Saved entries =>
"""

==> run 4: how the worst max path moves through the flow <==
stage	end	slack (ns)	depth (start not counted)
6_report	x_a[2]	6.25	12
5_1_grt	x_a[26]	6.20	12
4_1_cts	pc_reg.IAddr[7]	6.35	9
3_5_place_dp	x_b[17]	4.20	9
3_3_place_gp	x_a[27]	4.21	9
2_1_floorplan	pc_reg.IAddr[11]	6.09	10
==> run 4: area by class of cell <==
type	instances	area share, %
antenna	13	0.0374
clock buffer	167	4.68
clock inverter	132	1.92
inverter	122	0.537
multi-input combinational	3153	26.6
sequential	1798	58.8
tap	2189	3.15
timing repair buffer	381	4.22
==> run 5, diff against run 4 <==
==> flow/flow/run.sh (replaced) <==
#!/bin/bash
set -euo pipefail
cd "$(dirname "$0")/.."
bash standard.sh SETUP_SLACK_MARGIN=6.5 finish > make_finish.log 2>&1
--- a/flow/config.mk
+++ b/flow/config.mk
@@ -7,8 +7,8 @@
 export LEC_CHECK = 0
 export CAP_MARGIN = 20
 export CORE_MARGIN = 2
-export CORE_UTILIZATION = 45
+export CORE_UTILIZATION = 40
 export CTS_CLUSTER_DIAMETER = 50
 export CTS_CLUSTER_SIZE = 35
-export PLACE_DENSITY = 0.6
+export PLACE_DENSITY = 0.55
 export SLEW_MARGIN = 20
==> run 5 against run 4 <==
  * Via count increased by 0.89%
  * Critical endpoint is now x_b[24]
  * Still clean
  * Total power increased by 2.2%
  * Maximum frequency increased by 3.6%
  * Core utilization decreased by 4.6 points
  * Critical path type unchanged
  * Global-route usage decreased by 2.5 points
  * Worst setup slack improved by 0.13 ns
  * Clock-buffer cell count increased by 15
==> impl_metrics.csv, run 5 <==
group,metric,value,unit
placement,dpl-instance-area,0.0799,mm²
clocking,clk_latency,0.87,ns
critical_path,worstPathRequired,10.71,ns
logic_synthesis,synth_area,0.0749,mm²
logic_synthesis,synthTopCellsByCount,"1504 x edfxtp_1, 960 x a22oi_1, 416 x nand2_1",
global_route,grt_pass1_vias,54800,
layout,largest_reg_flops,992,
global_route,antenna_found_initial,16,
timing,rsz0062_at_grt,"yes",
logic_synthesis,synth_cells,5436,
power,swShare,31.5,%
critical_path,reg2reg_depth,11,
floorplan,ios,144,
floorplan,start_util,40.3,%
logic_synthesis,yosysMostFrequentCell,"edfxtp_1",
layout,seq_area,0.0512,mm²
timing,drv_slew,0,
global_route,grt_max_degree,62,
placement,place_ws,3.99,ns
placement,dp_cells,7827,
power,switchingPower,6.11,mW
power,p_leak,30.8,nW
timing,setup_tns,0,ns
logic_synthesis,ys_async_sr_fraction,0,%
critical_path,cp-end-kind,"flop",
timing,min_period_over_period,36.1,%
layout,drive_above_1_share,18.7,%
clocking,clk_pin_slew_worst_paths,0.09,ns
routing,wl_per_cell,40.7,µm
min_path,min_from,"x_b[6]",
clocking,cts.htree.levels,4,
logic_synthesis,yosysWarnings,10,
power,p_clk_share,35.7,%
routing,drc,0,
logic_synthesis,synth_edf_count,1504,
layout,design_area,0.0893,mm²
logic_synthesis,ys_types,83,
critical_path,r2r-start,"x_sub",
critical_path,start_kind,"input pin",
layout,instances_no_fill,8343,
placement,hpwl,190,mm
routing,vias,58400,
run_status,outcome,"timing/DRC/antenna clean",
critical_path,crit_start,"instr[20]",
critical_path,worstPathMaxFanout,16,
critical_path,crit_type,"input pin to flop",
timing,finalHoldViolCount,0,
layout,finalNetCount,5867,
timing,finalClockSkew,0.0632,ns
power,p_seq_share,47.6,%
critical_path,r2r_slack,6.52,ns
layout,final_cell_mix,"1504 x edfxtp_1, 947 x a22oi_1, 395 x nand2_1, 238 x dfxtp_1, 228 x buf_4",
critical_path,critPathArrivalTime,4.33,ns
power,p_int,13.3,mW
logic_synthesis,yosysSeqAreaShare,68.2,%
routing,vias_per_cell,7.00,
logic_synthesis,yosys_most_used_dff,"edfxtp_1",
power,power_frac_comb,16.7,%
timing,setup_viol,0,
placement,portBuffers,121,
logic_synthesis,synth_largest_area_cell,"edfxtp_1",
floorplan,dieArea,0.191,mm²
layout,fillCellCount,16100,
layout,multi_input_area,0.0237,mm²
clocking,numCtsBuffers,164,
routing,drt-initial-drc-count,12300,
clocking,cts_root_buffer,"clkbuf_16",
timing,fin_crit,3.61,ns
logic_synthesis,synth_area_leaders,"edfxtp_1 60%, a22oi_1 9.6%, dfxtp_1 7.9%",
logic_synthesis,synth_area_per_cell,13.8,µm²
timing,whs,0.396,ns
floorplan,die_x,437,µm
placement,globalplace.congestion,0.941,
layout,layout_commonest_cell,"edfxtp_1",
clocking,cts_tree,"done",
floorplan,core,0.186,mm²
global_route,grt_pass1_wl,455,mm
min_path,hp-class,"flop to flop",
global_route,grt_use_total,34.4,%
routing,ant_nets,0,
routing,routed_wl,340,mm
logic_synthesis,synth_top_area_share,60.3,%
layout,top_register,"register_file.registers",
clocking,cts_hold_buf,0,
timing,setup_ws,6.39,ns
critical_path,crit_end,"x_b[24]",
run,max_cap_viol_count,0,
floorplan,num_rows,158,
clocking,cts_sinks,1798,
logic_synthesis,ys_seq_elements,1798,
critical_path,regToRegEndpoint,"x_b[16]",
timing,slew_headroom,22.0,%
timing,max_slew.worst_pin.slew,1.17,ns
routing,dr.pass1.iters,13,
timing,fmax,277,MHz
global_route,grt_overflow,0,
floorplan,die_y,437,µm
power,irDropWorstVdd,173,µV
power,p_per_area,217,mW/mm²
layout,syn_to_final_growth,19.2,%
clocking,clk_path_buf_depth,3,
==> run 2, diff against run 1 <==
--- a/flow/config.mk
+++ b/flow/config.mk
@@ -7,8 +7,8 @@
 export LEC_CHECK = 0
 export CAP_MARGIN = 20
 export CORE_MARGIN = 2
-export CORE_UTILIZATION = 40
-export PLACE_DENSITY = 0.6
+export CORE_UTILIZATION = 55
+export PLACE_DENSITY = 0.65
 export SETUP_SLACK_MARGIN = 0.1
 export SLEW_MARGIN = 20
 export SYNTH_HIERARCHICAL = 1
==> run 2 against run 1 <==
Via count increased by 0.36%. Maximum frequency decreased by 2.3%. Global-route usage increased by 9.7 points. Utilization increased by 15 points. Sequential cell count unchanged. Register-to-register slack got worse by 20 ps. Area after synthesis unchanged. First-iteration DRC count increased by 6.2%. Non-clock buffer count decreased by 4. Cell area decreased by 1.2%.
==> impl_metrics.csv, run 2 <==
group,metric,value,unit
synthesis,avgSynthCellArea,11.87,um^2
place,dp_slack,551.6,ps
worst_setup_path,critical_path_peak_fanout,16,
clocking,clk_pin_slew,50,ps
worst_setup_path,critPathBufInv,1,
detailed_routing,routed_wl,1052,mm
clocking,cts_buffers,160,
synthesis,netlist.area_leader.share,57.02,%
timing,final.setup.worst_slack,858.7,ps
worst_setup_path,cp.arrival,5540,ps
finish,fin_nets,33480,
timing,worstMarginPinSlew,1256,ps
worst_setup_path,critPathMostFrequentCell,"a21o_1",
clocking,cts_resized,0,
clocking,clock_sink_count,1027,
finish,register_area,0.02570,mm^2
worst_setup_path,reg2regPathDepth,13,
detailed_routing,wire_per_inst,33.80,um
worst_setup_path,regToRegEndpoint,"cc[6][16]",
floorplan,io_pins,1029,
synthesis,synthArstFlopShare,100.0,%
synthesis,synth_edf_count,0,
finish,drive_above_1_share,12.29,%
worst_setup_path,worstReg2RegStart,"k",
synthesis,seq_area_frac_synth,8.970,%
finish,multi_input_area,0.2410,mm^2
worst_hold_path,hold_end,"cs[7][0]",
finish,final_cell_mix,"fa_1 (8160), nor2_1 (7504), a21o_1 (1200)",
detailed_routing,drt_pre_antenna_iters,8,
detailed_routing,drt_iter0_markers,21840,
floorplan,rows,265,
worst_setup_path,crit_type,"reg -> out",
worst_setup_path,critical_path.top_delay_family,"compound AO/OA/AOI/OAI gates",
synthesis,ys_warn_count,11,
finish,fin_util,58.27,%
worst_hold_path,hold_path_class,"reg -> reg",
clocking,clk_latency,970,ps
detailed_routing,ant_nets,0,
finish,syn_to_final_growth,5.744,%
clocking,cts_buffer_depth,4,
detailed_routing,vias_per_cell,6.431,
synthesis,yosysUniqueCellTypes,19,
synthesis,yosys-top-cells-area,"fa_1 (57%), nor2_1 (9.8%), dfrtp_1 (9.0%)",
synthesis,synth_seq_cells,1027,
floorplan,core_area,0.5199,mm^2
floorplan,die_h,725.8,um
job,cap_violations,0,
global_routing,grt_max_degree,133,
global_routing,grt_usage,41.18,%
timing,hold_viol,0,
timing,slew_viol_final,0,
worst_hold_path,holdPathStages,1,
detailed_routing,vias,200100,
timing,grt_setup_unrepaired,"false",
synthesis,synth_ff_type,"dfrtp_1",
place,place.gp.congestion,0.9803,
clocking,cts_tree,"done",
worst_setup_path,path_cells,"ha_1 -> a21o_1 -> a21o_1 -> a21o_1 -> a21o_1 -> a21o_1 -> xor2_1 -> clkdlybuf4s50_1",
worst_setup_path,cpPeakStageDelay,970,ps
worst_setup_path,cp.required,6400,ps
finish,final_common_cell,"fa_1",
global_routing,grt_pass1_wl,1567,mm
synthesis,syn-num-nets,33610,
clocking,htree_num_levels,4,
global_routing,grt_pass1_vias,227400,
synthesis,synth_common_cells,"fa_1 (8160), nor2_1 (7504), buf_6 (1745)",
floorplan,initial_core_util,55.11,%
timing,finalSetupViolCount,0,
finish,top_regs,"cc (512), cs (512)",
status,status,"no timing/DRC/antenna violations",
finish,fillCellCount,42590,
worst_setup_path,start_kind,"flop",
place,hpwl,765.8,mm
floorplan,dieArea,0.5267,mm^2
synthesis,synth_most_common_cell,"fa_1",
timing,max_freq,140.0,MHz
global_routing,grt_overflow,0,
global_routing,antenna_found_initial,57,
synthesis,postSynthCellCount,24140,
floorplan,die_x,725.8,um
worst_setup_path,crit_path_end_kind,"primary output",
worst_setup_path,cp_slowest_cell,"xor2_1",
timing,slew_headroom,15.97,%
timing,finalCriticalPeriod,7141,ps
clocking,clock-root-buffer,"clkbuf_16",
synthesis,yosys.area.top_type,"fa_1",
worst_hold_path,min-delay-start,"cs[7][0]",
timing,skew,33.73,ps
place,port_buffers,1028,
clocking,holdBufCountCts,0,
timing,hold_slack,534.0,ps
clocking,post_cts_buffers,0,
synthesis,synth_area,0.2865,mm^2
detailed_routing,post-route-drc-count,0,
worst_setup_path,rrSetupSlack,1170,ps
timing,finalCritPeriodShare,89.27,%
This design comes from an exercise in tuning for a short achievable clock period and few clock cycles on the open sky130 flow, not from production work. Only simulation tests tie the RTL to the original design; equivalence was not proved. No activity file was given, so power comes from the tool's default toggle rates.

$ cat config.mk
export PLATFORM = sky130hd
export DESIGN_NAME = pipe
export DESIGN_NICKNAME = pipe
export VERILOG_FILES = /design/flow/design.v
export SDC_FILE = /design/flow/constraint.sdc
export NUM_CORES = 8
export LEC_CHECK = 0
export CAP_MARGIN = 20
export CORE_MARGIN = 2
export CORE_UTILIZATION = 40
export SLEW_MARGIN = 20
$ cat constraint.sdc
create_clock -name core_clock -period 7.5 [get_ports {clk}]
set_input_delay 1.5000 -clock core_clock [delete_from_list [all_inputs] [get_ports {clk}]]
set_output_delay 1.5000 -clock core_clock [all_outputs]
set_load 0.01 [all_outputs]
$ cat design.v
module adder (
	input    wire	signed  [31:0]	i_SrcA    	  ,
	input    wire	signed  [31:0]	i_SrcB		  ,
	output   wire	signed  [31:0]	o_AdderResult	 
	);
assign o_AdderResult = i_SrcA + i_SrcB ;
endmodule
module mux2 (
    input    wire  [31:0]  i_DataInA  ,
    input    wire  [31:0]  i_DataInB  ,
    input    wire          i_Select   ,
    output   reg   [31:0]  o_DataOut 
    );
always @(*) 
    begin
        case (i_Select)
        1'b0:
            begin
                o_DataOut = i_DataInA ;
            end
        1'b1:
            begin
                o_DataOut = i_DataInB ;
            end
        default:
            begin
                o_DataOut = 32'b0 ;
            end
        endcase
    end
endmodule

"""

Task instructions =>
Count the lines in the entries above that hold the string "bash", and give that count without any other text.

Written solution =>
2